§ WHAT YOU HAVE TO DO
Each line in the records that mentions the word "Initial" needs to be listed.

[Records excerpted from a collection]
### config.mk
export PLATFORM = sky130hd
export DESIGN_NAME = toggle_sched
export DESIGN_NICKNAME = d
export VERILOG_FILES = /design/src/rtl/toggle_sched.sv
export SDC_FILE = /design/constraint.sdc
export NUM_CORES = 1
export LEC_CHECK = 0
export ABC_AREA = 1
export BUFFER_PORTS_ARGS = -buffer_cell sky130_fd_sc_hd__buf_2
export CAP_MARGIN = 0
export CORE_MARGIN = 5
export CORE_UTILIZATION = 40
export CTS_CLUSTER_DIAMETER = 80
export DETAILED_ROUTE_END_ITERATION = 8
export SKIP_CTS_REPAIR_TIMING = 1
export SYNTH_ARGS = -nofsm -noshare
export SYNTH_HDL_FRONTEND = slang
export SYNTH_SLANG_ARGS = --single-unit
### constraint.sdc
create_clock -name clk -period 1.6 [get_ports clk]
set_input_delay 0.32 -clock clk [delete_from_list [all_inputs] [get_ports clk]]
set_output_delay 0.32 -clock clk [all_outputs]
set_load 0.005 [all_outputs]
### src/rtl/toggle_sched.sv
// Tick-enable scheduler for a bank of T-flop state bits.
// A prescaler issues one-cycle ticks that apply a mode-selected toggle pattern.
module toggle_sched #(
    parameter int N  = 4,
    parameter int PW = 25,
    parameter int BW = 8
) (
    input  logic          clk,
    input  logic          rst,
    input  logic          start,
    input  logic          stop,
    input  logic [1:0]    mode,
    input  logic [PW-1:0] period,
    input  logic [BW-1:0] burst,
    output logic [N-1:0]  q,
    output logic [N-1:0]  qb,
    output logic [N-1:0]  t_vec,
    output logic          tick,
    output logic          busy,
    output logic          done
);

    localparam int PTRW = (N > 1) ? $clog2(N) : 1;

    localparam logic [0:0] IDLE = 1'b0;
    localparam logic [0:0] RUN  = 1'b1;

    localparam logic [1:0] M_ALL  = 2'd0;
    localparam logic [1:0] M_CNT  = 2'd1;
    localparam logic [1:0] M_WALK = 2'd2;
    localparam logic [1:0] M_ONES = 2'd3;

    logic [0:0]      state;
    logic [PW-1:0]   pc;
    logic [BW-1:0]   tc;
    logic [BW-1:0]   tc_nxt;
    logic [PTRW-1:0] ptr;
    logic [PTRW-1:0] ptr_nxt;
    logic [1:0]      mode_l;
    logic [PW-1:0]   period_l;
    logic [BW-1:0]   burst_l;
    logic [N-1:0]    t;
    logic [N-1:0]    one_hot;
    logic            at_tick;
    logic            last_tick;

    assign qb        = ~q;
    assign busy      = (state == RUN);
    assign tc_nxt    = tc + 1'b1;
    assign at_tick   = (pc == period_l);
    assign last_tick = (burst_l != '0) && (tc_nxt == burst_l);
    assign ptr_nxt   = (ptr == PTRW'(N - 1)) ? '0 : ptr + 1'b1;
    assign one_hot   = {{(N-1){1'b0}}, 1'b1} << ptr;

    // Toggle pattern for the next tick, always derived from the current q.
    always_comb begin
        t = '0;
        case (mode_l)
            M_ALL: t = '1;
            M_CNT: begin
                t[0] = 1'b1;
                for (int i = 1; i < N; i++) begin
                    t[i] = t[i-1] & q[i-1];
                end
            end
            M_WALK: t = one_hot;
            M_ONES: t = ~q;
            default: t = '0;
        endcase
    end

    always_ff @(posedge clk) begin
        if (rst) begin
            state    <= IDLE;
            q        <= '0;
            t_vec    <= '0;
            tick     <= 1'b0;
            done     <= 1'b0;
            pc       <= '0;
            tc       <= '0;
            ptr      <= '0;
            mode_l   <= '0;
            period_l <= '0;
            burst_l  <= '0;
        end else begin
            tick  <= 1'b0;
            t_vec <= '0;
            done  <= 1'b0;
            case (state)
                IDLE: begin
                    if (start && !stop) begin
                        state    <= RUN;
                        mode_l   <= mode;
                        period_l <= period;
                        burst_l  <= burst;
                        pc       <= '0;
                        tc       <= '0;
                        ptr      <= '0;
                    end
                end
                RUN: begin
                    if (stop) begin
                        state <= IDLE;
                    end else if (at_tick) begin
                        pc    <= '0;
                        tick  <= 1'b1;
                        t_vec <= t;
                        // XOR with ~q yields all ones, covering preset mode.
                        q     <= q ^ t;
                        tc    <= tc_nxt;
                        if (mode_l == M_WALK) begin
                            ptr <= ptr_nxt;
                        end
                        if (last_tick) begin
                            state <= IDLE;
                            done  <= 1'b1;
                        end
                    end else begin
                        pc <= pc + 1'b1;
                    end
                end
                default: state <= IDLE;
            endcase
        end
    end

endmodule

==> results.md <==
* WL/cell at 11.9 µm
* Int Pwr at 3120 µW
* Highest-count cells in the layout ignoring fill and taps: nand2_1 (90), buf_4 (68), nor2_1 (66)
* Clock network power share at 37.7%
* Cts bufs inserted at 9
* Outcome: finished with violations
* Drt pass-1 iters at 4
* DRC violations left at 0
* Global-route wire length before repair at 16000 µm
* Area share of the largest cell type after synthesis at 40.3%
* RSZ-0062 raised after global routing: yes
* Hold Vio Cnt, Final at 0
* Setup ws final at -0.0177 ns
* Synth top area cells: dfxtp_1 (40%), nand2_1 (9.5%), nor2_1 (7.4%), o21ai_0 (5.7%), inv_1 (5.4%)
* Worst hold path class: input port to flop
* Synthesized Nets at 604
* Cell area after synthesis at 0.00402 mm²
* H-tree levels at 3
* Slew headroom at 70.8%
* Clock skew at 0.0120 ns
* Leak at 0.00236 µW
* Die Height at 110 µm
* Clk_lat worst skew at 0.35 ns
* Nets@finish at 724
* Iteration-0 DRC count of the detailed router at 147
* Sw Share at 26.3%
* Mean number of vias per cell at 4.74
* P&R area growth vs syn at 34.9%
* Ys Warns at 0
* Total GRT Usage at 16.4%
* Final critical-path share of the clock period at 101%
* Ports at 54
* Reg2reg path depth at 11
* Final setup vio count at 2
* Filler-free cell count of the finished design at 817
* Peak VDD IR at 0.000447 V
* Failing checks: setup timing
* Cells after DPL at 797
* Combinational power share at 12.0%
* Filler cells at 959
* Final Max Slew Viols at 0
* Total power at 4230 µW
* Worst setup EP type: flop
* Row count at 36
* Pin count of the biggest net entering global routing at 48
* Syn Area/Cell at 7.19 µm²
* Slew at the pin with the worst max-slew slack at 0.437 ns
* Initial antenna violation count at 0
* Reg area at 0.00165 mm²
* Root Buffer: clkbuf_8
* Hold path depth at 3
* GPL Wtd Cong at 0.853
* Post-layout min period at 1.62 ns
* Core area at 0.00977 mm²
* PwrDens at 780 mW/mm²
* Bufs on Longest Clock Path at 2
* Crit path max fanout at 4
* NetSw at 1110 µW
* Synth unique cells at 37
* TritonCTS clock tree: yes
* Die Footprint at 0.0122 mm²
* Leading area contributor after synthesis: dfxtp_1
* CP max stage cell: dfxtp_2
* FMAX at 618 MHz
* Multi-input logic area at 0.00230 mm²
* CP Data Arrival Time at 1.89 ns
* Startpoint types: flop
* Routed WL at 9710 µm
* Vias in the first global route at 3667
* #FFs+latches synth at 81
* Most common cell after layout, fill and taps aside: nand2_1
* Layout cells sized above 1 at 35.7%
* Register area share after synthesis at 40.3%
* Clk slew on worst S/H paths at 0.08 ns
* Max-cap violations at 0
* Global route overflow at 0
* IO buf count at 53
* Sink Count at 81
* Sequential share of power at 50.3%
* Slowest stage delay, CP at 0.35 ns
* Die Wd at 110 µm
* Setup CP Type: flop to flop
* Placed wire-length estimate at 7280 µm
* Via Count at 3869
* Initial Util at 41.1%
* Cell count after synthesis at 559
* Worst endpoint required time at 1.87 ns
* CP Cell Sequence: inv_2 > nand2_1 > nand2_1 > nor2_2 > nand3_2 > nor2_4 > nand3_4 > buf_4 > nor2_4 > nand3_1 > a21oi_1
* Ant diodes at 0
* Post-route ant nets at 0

§ TASK RESULT
* Initial antenna violation count at 0
* Initial Util at 41.1%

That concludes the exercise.